It’s been over a month since I returned from PAX East 2011; I also took a week’s holiday right after the convention. I’ve been super busy in the meantime.
The convention was a great success in terms of my company’s activities there, so that makes me happy. I was sick for much of the convention, though, which was a bummer. I caught something at GDC 2011, and it manifested right before PAX. Still, I was able to work my company’s fan meet and greet, participated in all the panels I was scheduled for, and was able to work one shift at our booth on Sunday, as I was feeling significantly better by that point.
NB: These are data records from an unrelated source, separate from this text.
Background: an optimization exercise with open tools, aiming at a short achievable clock period and few clock cycles per item. Do not read the settings as production practice.
Function was checked by simulation only, so behaviour that the tests miss may differ from the original.
Power is estimated from default activity; no workload was simulated.

## flow/config.mk

```make
export PLATFORM = sky130hd
export DESIGN_NAME = lru_byte_budget_texture_cache
export DESIGN_NICKNAME = lru_byte_budget_texture_cache
export VERILOG_FILES = /design/flow/design.v
export SDC_FILE = /design/flow/constraint.sdc
export NUM_CORES = 4
export LEC_CHECK = 0
export ABC_CLOCK_PERIOD_IN_PS = 3000
export CAP_MARGIN = 20
export CORE_MARGIN = 2
export CORE_UTILIZATION = 40
export SETUP_SLACK_MARGIN = 5
export SLEW_MARGIN = 20
export SYNTH_MEMORY_MAX_BITS = 16384
```

## flow/constraint.sdc

```tcl
create_clock -name core_clock -period 11.0 [get_ports {clk}]
set_input_delay 2.2000 -clock core_clock [delete_from_list [all_inputs] [get_ports {clk}]]
set_output_delay 2.2000 -clock core_clock [all_outputs]
set_load 0.01 [all_outputs]
```

## flow/design.v

```verilog
`timescale 1ns / 1ps
`default_nettype none
package lbtc_pkg;
	localparam int ENTRIES     = 64;
	localparam int SLOT_W      = $clog2(ENTRIES);
	localparam int LINK_W      = SLOT_W + 1;
	localparam int COUNT_W     = LINK_W;
	localparam int MARGIN_ROWS = 4;
	localparam int WORD_BYTES  = 4;
	localparam logic [LINK_W-1:0] NIL = LINK_W'(ENTRIES);
	localparam logic [1:0] FN_ACCESS      = 2'd0;
	localparam logic [1:0] FN_REMOVE_POLY = 2'd1;
	localparam logic [1:0] FN_REMOVE_TEX  = 2'd2;
	localparam logic [1:0] FN_CLEAR       = 2'd3;
	localparam logic REG_BUDGET = 1'b0;
	localparam logic REG_TEXEL  = 1'b1;
	typedef struct packed {
		logic [15:0] polygon;
		logic [15:0] texture;
		logic [1:0]  mip;
		logic [31:0] size;
		logic [31:0] frame;
	} ent_t;
	typedef struct packed {
		logic [LINK_W-1:0] newer;
		logic [LINK_W-1:0] older;
	} lnk_t;
endpackage
`default_nettype wire
`timescale 1ns / 1ps
`default_nettype none
import lbtc_pkg::*;
module lbtc_size (
	input  wire logic        clk,
	input  wire logic [2:0]  texel_bytes,
	input  wire logic [12:0] tex_width,
	input  wire logic [12:0] tex_height,
	input  wire logic [1:0]  mip_level,
	input  wire logic [15:0] lightmap_words,
	output logic      [31:0] entry_bytes
);
	logic [12:0] cols;
	logic [13:0] rows;
	logic [26:0] area_s1;
	logic [2:0]  tb_s1;
	logic [15:0] lw_s1;
	logic [29:0] texels;
	logic [17:0] lw_bytes;
	always_comb begin
		cols = tex_width >> mip_level;
		rows = ((14'(tex_height) + ((14'd1 << mip_level) - 14'd1)) >> mip_level)
			+ 14'(2 * MARGIN_ROWS);
	end
	always_ff @(posedge clk) begin
		area_s1 <= 27'(cols) * 27'(rows);
		tb_s1   <= texel_bytes;
		lw_s1   <= lightmap_words;
	end
	always_comb begin
		texels   = 30'(tb_s1) * 30'(area_s1);
		lw_bytes = 18'(lw_s1) * 18'(WORD_BYTES);
	end
	always_ff @(posedge clk) begin
		entry_bytes <= 32'(texels) + 32'(lw_bytes);
	end
endmodule
`default_nettype wire
`timescale 1ns / 1ps
`default_nettype none
import lbtc_pkg::*;
module lru_byte_budget_texture_cache (
	input  wire logic        clk,
	input  wire logic        arst_n,
	input  wire logic        cfg_we,
	input  wire logic        cfg_idx,
	input  wire logic [31:0] cfg_data,
	input  wire logic        start,
	output logic             busy,
	input  wire logic [1:0]  func,
	input  wire logic [15:0] polygon_id,
	input  wire logic [15:0] texture_id,
	input  wire logic [1:0]  mip_level,
	input  wire logic [12:0] tex_width,
	input  wire logic [12:0] tex_height,
	input  wire logic [15:0] lightmap_words,
	input  wire logic [31:0] frame_number,
	output logic             done,
	output logic             hit,
	output logic [5:0]       slot,
	output logic [31:0]      entry_bytes,
	output logic [6:0]       evicted_count,
	output logic [31:0]      total_bytes,
	output logic [6:0]       entry_count
);
	typedef enum logic [3:0] {
		ST_IDLE, ST_SC_START, ST_SCAN, ST_SIZE, ST_EV_CHK, ST_EV_PICK,
		ST_UL_RD, ST_UL_A, ST_UL_B, ST_PF_A, ST_PF_B, ST_TOUCH, ST_FINISH
	} state_t;
	state_t state_q;
	logic [1:0]  func_q, mip_q;
	logic [15:0] poly_q, tex_q, lw_q;
	logic [12:0] w_q, h_q;
	logic [31:0] frame_q, budget_q;
	logic [2:0]  tb_q;
	logic [ENTRIES-1:0] valid_q;
	logic [LINK_W-1:0]  front_q, back_q, nw_q, od_q;
	logic [31:0]        bytes_q, size_q;
	logic [COUNT_W-1:0] count_q, evict_q, idx_q;
	logic [SLOT_W-1:0]  cmp_idx_s1, tgt_q, slot_q, free_slot, victim;
	logic [32:0]        tot_q;
	logic               hit_q, drop_q, full_done_q, done_q, key_hit;
	logic [31:0]        new_size;
	logic [65:0]       ent_mem [0:ENTRIES-1];
	logic [31:0]       frm_mem [0:ENTRIES-1];
	logic [LINK_W-1:0] lnw_mem [0:ENTRIES-1];
	logic [LINK_W-1:0] lod_mem [0:ENTRIES-1];
	lbtc_pkg::ent_t ent_rd, ent_wd;
	lbtc_pkg::lnk_t lnk_rd, lnk_wd;
	logic [SLOT_W-1:0] ent_ra, ent_wa, lnk_ra, lnk_wa;
	logic ent_we_all, ent_we_frame, lnk_we_new, lnk_we_old;
	lbtc_size u_size (
		.clk            (clk),
		.texel_bytes    (tb_q),
		.tex_width      (w_q),
		.tex_height     (h_q),
		.mip_level      (mip_q),
		.lightmap_words (lw_q),
		.entry_bytes    (new_size)
	);
	always_comb begin
		free_slot = '0;
		for (int i = ENTRIES - 1; i >= 0; i--) begin
			if (!valid_q[i]) free_slot = SLOT_W'(i);
		end
	end
	always_comb begin
		if (func_q == FN_REMOVE_TEX) begin
			key_hit = valid_q[cmp_idx_s1] && ent_rd.mip == mip_q && ent_rd.texture == tex_q;
		end else begin
			key_hit = valid_q[cmp_idx_s1] && ent_rd.mip == mip_q && ent_rd.polygon == poly_q;
		end
		victim = (ent_rd.frame == frame_q) ? front_q[SLOT_W-1:0] : back_q[SLOT_W-1:0];
	end
	always_comb begin
		ent_ra       = tgt_q;
		lnk_ra       = tgt_q;
		ent_wa       = tgt_q;
		lnk_wa       = tgt_q;
		ent_we_all   = 1'b0;
		ent_we_frame = 1'b0;
		lnk_we_new   = 1'b0;
		lnk_we_old   = 1'b0;
		ent_wd       = {poly_q, tex_q, mip_q, size_q, frame_q};
		lnk_wd       = {NIL, front_q};
		case (state_q)
			ST_SC_START: ent_ra = idx_q[SLOT_W-1:0];
			ST_SCAN:     ent_ra = cmp_idx_s1 + SLOT_W'(1);
			ST_EV_CHK:   ent_ra = back_q[SLOT_W-1:0];
			ST_UL_A: begin
				lnk_wa     = lnk_rd.newer[SLOT_W-1:0];
				lnk_wd     = {lnk_rd.newer, lnk_rd.older};
				lnk_we_old = !lnk_rd.newer[SLOT_W];
			end
			ST_UL_B: begin
				lnk_wa     = od_q[SLOT_W-1:0];
				lnk_wd     = {nw_q, od_q};
				lnk_we_new = !od_q[SLOT_W];
			end
			ST_PF_A: begin
				lnk_we_new   = 1'b1;
				lnk_we_old   = 1'b1;
				ent_we_all   = !hit_q;
				ent_we_frame = hit_q;
			end
			ST_PF_B: begin
				lnk_wa     = front_q[SLOT_W-1:0];
				lnk_wd     = {1'b0, tgt_q, front_q};
				lnk_we_new = !front_q[SLOT_W];
			end
			ST_TOUCH: ent_we_frame = 1'b1;
			default: ;
		endcase
	end
	always_ff @(posedge clk) begin
		ent_rd <= {ent_mem[ent_ra], frm_mem[ent_ra]};
		lnk_rd <= {lnw_mem[lnk_ra], lod_mem[lnk_ra]};
		if (ent_we_all) ent_mem[ent_wa] <= ent_wd[97:32];
		if (ent_we_all || ent_we_frame) frm_mem[ent_wa] <= ent_wd.frame;
		if (lnk_we_new) lnw_mem[lnk_wa] <= lnk_wd.newer;
		if (lnk_we_old) lod_mem[lnk_wa] <= lnk_wd.older;
	end
	always_ff @(posedge clk or negedge arst_n) begin
		if (!arst_n) begin
			state_q     <= ST_IDLE;
			valid_q     <= '0;
			front_q     <= NIL;
			back_q      <= NIL;
			bytes_q     <= '0;
			count_q     <= '0;
			budget_q    <= '0;
			tb_q        <= 3'd1;
			done_q      <= 1'b0;
			hit_q       <= 1'b0;
			drop_q      <= 1'b0;
			full_done_q <= 1'b0;
		end else begin
			case (state_q)
				ST_IDLE: begin
					done_q <= 1'b0;
					if (cfg_we) begin
						case (cfg_idx)
							REG_BUDGET: begin
								budget_q <= cfg_data;
								valid_q  <= '0;
								front_q  <= NIL;
								back_q   <= NIL;
								bytes_q  <= '0;
								count_q  <= '0;
							end
							REG_TEXEL: tb_q <= cfg_data[2:0];
							default: ;
						endcase
					end
					if (start) begin
						func_q      <= func;
						poly_q      <= polygon_id;
						tex_q       <= texture_id;
						mip_q       <= mip_level;
						w_q         <= tex_width;
						h_q         <= tex_height;
						lw_q        <= lightmap_words;
						frame_q     <= frame_number;
						hit_q       <= 1'b0;
						slot_q      <= '0;
						size_q      <= '0;
						evict_q     <= (func == FN_CLEAR) ? count_q : '0;
						idx_q       <= '0;
						full_done_q <= 1'b0;
						if (func == FN_CLEAR) begin
							valid_q <= '0;
							front_q <= NIL;
							back_q  <= NIL;
							bytes_q <= '0;
							count_q <= '0;
							state_q <= ST_FINISH;
						end else begin
							state_q <= ST_SC_START;
						end
					end
				end
				ST_SC_START: begin
					cmp_idx_s1 <= idx_q[SLOT_W-1:0];
					if (idx_q[SLOT_W]) begin
						state_q <= (func_q == FN_ACCESS) ? ST_SIZE : ST_FINISH;
					end else begin
						state_q <= ST_SCAN;
					end
				end
				ST_SCAN: begin
					if (key_hit) begin
						tgt_q <= cmp_idx_s1;
						idx_q <= COUNT_W'(cmp_idx_s1) + COUNT_W'(1);
						case (func_q)
							FN_ACCESS: begin
								hit_q  <= 1'b1;
								slot_q <= cmp_idx_s1;
								size_q <= ent_rd.size;
								drop_q <= 1'b0;
								state_q <= (front_q == {1'b0, cmp_idx_s1}) ? ST_TOUCH : ST_UL_RD;
							end
							FN_REMOVE_POLY: begin
								hit_q   <= 1'b1;
								slot_q  <= cmp_idx_s1;
								drop_q  <= 1'b1;
								state_q <= ST_UL_RD;
							end
							default: begin
								drop_q  <= 1'b1;
								state_q <= ST_UL_RD;
							end
						endcase
					end else if (cmp_idx_s1 == SLOT_W'(ENTRIES - 1)) begin
						state_q <= (func_q == FN_ACCESS) ? ST_SIZE : ST_FINISH;
					end else begin
						cmp_idx_s1 <= cmp_idx_s1 + SLOT_W'(1);
					end
				end
				ST_SIZE: begin
					size_q  <= new_size;
					tot_q   <= {1'b0, bytes_q} + {1'b0, new_size};
					state_q <= ST_EV_CHK;
				end
				ST_EV_CHK: begin
					if (!back_q[SLOT_W] && tot_q > {1'b0, budget_q}) begin
						state_q <= ST_EV_PICK;
					end else if (!full_done_q && count_q[SLOT_W] && !back_q[SLOT_W]) begin
						full_done_q <= 1'b1;
						state_q     <= ST_EV_PICK;
					end else begin
						tgt_q   <= free_slot;
						slot_q  <= free_slot;
						state_q <= ST_PF_A;
					end
				end
				ST_EV_PICK: begin
					tgt_q   <= victim;
					drop_q  <= 1'b1;
					state_q <= ST_UL_RD;
				end
				ST_UL_RD: state_q <= ST_UL_A;
				ST_UL_A: begin
					nw_q <= lnk_rd.newer;
					od_q <= lnk_rd.older;
					if (lnk_rd.newer[SLOT_W]) front_q <= lnk_rd.older;
					if (drop_q) begin
						valid_q[tgt_q] <= 1'b0;
						if (count_q != '0) count_q <= count_q - COUNT_W'(1);
						evict_q <= evict_q + COUNT_W'(1);
						if (func_q == FN_ACCESS) begin
							tot_q <= tot_q - {1'b0, ent_rd.size};
						end else begin
							bytes_q <= bytes_q - ent_rd.size;
						end
						if (func_q == FN_REMOVE_POLY) size_q <= ent_rd.size;
					end
					state_q <= ST_UL_B;
				end
				ST_UL_B: begin
					if (od_q[SLOT_W]) back_q <= nw_q;
					if (!drop_q) begin
						state_q <= ST_PF_A;
					end else begin
						case (func_q)
							FN_ACCESS:      state_q <= ST_EV_CHK;
							FN_REMOVE_POLY: state_q <= ST_FINISH;
							default:        state_q <= ST_SC_START;
						endcase
					end
				end
				ST_PF_A: begin
					if (!hit_q) valid_q[tgt_q] <= 1'b1;
					state_q <= ST_PF_B;
				end
				ST_PF_B: begin
					if (front_q[SLOT_W]) back_q <= {1'b0, tgt_q};
					front_q <= {1'b0, tgt_q};
					if (!hit_q) begin
						count_q <= count_q + COUNT_W'(1);
						bytes_q <= tot_q[31:0];
					end
					state_q <= ST_FINISH;
				end
				ST_TOUCH: state_q <= ST_FINISH;
				ST_FINISH: begin
					done_q  <= 1'b1;
					state_q <= ST_IDLE;
				end
				default: state_q <= ST_IDLE;
			endcase
		end
	end
	assign busy          = (state_q != ST_IDLE);
	assign done          = done_q;
	assign hit           = hit_q;
	assign slot          = slot_q;
	assign entry_bytes   = size_q;
	assign evicted_count = evict_q;
	assign total_bytes   = bytes_q;
	assign entry_count   = count_q;
endmodule
`default_nettype wire
```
The community management panel went fairly well. I think I answered the moderator’s questions well ehough, though I wish I had spent more time preparing. I do think that the panel was geared for fans who know very little about community management, and so we barely scratched the surface of what community managers do during the hour. As a result, I think the audience got a rather limited view of our profession. I’m not sure how that could have been helped, given the audience’s limited knowledge and the time allotted. I think I spent more time talking about the operational, practical, and strategic parts of community management, whereas my colleagues on the panel spent more time talking up all the fun bits of it and trying to make light of the challenges we face. This isn’t necessarily a bad thing, because it’s good if people perceive community management to be a fun career, which it generally is. Having said that, I believe in keeping things real and providing practical feedback to fans which they can then use when communicating their wants and needs to community managers, so that’s what I focused on.
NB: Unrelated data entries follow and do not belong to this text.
Context: an optimization exercise on an open-source flow, tuned for small area, a short achievable clock period and few clock cycles. The choices shown serve that exercise and are no tape-out recipe. Function was not checked in any run shown here: the RTL went through the layout flow alone. Power and IR drop assume default switching activity.

==> flow/design.v (outline; a module is shown in full before it is edited, if it fits) <==
// module dot_lane_sum: 1183 lines
// module ping_ram_dot_engine: 157 lines
module ping_ram_dot_engine
#(
  parameter int unsigned ACC_W = 40,
  parameter int unsigned LEN_W = 16
) (
  input  logic                         clk,
  input  logic                         reset,
  input  logic [31:0]                  input_addr,
  input  logic [31:0]                  weight_addr,
  input  logic [31:0]                  output_addr,
  input  logic [31:0]                  data_type,
  output logic [31:0]                  finish_signal,
  output logic [26:0]                  avm_address,
  output logic                         avm_read,
  output logic                         avm_write,
  output logic [31:0]                  avm_writedata,
  output logic [3:0]                   avm_byteenable,
  output logic                         avm_burstcount,
  input  logic [31:0]                  avm_readdata,
  input  logic                         avm_readdatavalid,
  input  logic                         avm_waitrequest
);
  // ...
==> flow/flow/run.sh <==
#!/bin/bash
set -euo pipefail
bash standard.sh SETUP_SLACK_MARGIN=9 finish > make.log 2>&1
==> flow/standard.sh <==
#!/bin/bash
# synth_recipe.tcl (not shown) runs the flow's synth.tcl, then flattens the netlist and writes it again
# the make line also repeats each setting of config.mk as NAME=value (left out here)
make -C /OpenROAD-flow-scripts/flow DESIGN_CONFIG=/design/flow/config.mk WORK_HOME=/design/flow/orfs CLKGATE_MAP_FILE= SYNTH_SCRIPT=/design/flow/synth_recipe.tcl "${@:-finish}"
==> flow/config.mk <==
export PLATFORM = sky130hd
export DESIGN_NAME = ping_ram_dot_engine
export DESIGN_NICKNAME = ping_ram_dot_engine
export VERILOG_FILES = /design/flow/design.v
export SDC_FILE = /design/flow/constraint.sdc
export NUM_CORES = 4
export LEC_CHECK = 0
export ABC_AREA = 1
export CAP_MARGIN = 20
export CORE_MARGIN = 2
export CORE_UTILIZATION = 40
export PLACE_DENSITY = 0.6
export SLEW_MARGIN = 20
==> flow/constraint.sdc <==
create_clock -name core_clock -period 12.0 [get_ports {clk}]
set_input_delay 2.4000 -clock core_clock [delete_from_list [all_inputs] [get_ports {clk}]]
set_output_delay 2.4000 -clock core_clock [all_outputs]
set_load 0.01 [all_outputs]
==> notes.md, run 1 <==
- The reasons given for failing layout checks are capacitance limit, slew limit.
- The clock period minus final worst setup slack is 4.12 ns.
- The count of distinct cell types in the synthesized netlist is 51.
- The final cell utilization of the core is 57.4%.
- The areal power density over the cells is 153 nW/um^2.
- After synthesis, the share of flip-flops with an asynchronous set or reset is 0%.
- The synthesized design contains 265 register bits.
- The vertical die dimension is 234 um.
- The flow inserted 688 tap cells.
- The final-report max-slew violation count is 10.
- In the final layout, the share of cells above drive strength 1 is 26.9%.
- The total of max-cap violations is 1.
- Of the synthesized area, sequential elements account for 32.3%.
- Setup repair after global routing could not meet its margin everywhere.
- In this run, post-CTS repair resized a total of 664 instances.
- The detailed router's first-iteration violation count is 1816.
- The number of cell instances on the worst register-to-register path is 17.
- The CTS buffer count is 35.
- For this run the aggregate overflow at the end of global routing stands at 0.
- Of the post-synthesis cell area, the dominant cell type holds 22.1%.
- In the synthesized netlist, the number of instances is 2643.
- The run finished, with violations left.
- Once routing completed, OpenROAD measured the worst setup slack at 7.88 ns.
- The routed length on met1 is 33.8 mm.
- The area inside the core boundary is 52600 um^2.
- In the final routed layout, each cell accounts on average for 21.4 um.
- The dominant synthesized flop cell is sky130_fd_sc_hd__edfxtp_1.
- The synthesized netlist devotes 7.05% of its cell area to XOR and XNOR gates.
- After detailed routing, the number of vias per cell comes to 5.35.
The second panel I participated in as a speaker was the Guild Wars 2 panel. I was sat there with a few of my colleagues. At the actual event, much as I thought would happen, the audience didn’t ask any questions relevant to community management, so I didn’t talk at all. Our fans got some great answers about the design and lore questions they had from our game designers, and I was still feeling rather ill on that day, so I didn’t feel bad about not having spoken.
My last panel was the one I was most nervous about. It was sponsored by the International Game Developers Association and titled “One of Us”. The premise was to discuss diversity or the lack thereof in games and videogame culture. Apart from me, my fellow Editor from The Border House, Alex Raymond, was there, as was David Edison from GayGamer.net and Mark Barlet from AbleGamers. We all discussed inclusivity and community from each of our perspectives and experiences.
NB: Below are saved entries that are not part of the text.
Background: an optimization exercise with open tools, aiming at small area. Do not read the settings as production practice.
In this exercise RTL edits were held to simulation tests only and were not proved equivalent to the original.
No activity file was given, so power comes from the tool's default toggle rates.

v30:
## avst_pkt_gen
module avst_pkt_gen #(
  parameter int          DATA_WIDTH  = 512,
  parameter int          EMPTY_WIDTH = 6,
  parameter int          LEN_WIDTH   = 16,
  parameter logic [31:0] SEED        = 32'h2022_0001
) (
  input  logic                 clk,
  input  logic                 rst_n,
  input  logic                 start_i,
  input  logic [15:0]          cfg_num_pkts_i,
  input  logic [LEN_WIDTH-1:0] cfg_len_i,
  input  logic                 cfg_rand_len_i,
  input  logic [7:0]           cfg_gap_i,
  output logic [DATA_WIDTH-1:0]  src_data,
  output logic                   src_valid,
  input  logic                   src_ready,
  output logic                   src_sop,
  output logic                   src_eop,
  output logic [EMPTY_WIDTH-1:0] src_empty,
  output logic                 busy_o,
  output logic                 done_o,
  output logic [15:0]          pkt_count_o
);
  localparam int BYTES = DATA_WIDTH / 8;
  localparam logic [31:0] LFSR_MASK = 32'h8020_0003;   
  logic        busy_q, valid_q, done_q;
  logic [31:0] lfsr_q;
  logic [15:0] num_pkts_q;
  logic [15:0] pkt_count_q;
  logic [15:0] lenm1_q;      
  logic        rand_q;
  logic [7:0]  gap_q;
  logic [9:0]  cnt_q;        
  logic [5:0]  lastb_q;      
  logic [1:0]  base_q;       
  logic        sop_q;
  logic [7:0]  prem_q;       
  logic [15:0] lenm1_d;
  logic [15:0] rem_d;        
  logic [15:0] m_d;          
  logic [15:0] pkt_inc_d;
  logic        cnt_zero, accept, load, last_pkt_d;
  function automatic logic [15:0] urem_pass(input logic [7:0]  r0,
                                            input logic [7:0]  x,
                                            input logic [15:0] dm1);
    logic [16:0] r, v, t, msk;
    logic        big;
    r = 17'(r0);
  ...
Size: roughly 2500 cells after synthesis, about 17000 um^2 of cells after synthesis.
clock: 28.0 ns
lec_check: 0
cap_margin: 20
core_margin: 2
core_utilization: 40
slew_margin: 20
standard.sh (not shown) runs the stock make flow with config.mk's settings and CLKGATE_MAP_FILE= SYNTH_SCRIPT=/design/flow/synth_recipe.tcl, a recipe that flattens the netlist after the stock synthesis.
==> flow/flow/run.sh <==
#!/bin/bash
# Own layout flow: the standard ORFS flow (standard.sh, synthesis unchanged),
# with the port buffers that global placement inserts on every input and output
# made the platform's smallest buffer (buf_1) instead of the buffer ORFS picks.
set -euo pipefail
export BUFFER_PORTS_ARGS="-buffer_cell sky130_fd_sc_hd__buf_1"
bash standard.sh finish > standard_flow.log 2>&1
No stage failed in v30, and the final checks on the layout all came back clean.
[inputs] v32 vs v30
Settings: putting GPL_TIMING_DRIVEN at 0 where nothing was set.
==> flow/flow/run.sh <==
#!/bin/bash
# Own layout flow: the standard ORFS flow (standard.sh) with these changes:
#  - ABC maps the logic with flow/abc.script (area-oriented mapping with a delay
#    target, then buffering/sizing) instead of ORFS's abc_speed.script; Yosys
#    keeps its own adder mapping (no Kogge-Stone $lcu map, no full/half adder
#    cell extraction). Everything before ABC, and so every register, is the
#    standard synthesis's.
#  - the port buffers that global placement puts on every input and output are
#    sky130_fd_sc_hd__buf_1.
# Each tool writes its full log under orfs/logs; make's output is in standard_flow.log.
set -euo pipefail
here=$(pwd)
rm -rf "$here/orfs_scripts"
cp -r "$FLOW_HOME/scripts" "$here/orfs_scripts"
cp "$here/flow/abc.script" "$here/orfs_scripts/abc_speed.script"
export SCRIPTS_DIR="$here/orfs_scripts"
export BUFFER_PORTS_ARGS="-buffer_cell sky130_fd_sc_hd__buf_1"
export SYNTH_OPERATIONS_ARGS="-nofsm"
export ADDER_MAP_FILE=""
bash standard.sh finish > standard_flow.log 2>&1
==> flow/flow/abc.script (new file) <==
strash
&get -n
&fraig -x
&put
scorr
dc2
strash
dch -f
map -D 17000
topo
buffer -c
upsize -D 17000
dnsize -D 17000
[compare] base=v30 new=v32: post-route standard cell area excluding fillers lower; die area fell 5000 um^2; logic gate share of total power fell by 25 points; via count increased about 3%; cell count up 217.
Clock power sits lower in v32 than in v30.
v32 ended up with sky130_fd_sc_hd__nor3_1 as its highest-delay cell along the critical path; v30 ended up with sky130_fd_sc_hd__or4_1.

[what the ideal ports hide]
The flow's constraints put no driver on any port. The routed layouts listed below were extracted and timed again, unchanged, in two steps. Step 1, drivers: a clkbuf_16 drives clk and a buf_2 each remaining input, both assumed. Step 2, shift: input delay + t, output delay - t, t = (earliest + latest rising clock arrival at the registers) / 2. This alone moves slack from input paths to output paths. Three values: no drivers, after step 1, after step 2; two values: the first two.
run | shift t [ns] | setup WS [ns] | worst setup path at the end | latest minus earliest clock arrival (ns) | cell pins on the clock port's net
v30 | 0.473 | 1.856 / 1.887 / 1.414 | input to register | 0.018 / 0.018 | 1
v32 | 0.486 | 2.076 / 2.080 / 1.594 | input to register | 0.010 / 0.010 | 1
After both steps setup and hold are still met in every run listed. For v32, which loses most, drivers alone change the setup slack by +0.004 ns; drivers and shift together by -0.482 ns.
It turned out that this panel was the best of the three I participated on. I felt that I articulated myself well on the points I spoke to. The panel as a whole all agreed that representation, that simply showing up and being visible is powerful in terms of increasing diversity in gaming communities, and that leadership is incredibly important in influencing and cultivating inclusive communities. Gamasutra had a great write-up of the panel, and I was quoted a bunch of times.
It was really gratifying to hear from audience members who felt validated by what we were discussing in the panel. Some of them said that they were so happy to have this panel because the unfortunate Penny Arcade Dickwolves controversy made them feel as if they were the only gamers who felt that respect and inclusivity was important, and that the way the Penny Arcade duo responded to criticism was handled poorly. It seemed like the panel served as an important space in which people felt they could speak out against bigotry in gaming, including criticising Penny Arcade’s leadership.
This experience makes me feel a bit more confident in speaking in public, but the main thing that enabled this was talking about topics about which I have a good amount of knowledge and insight.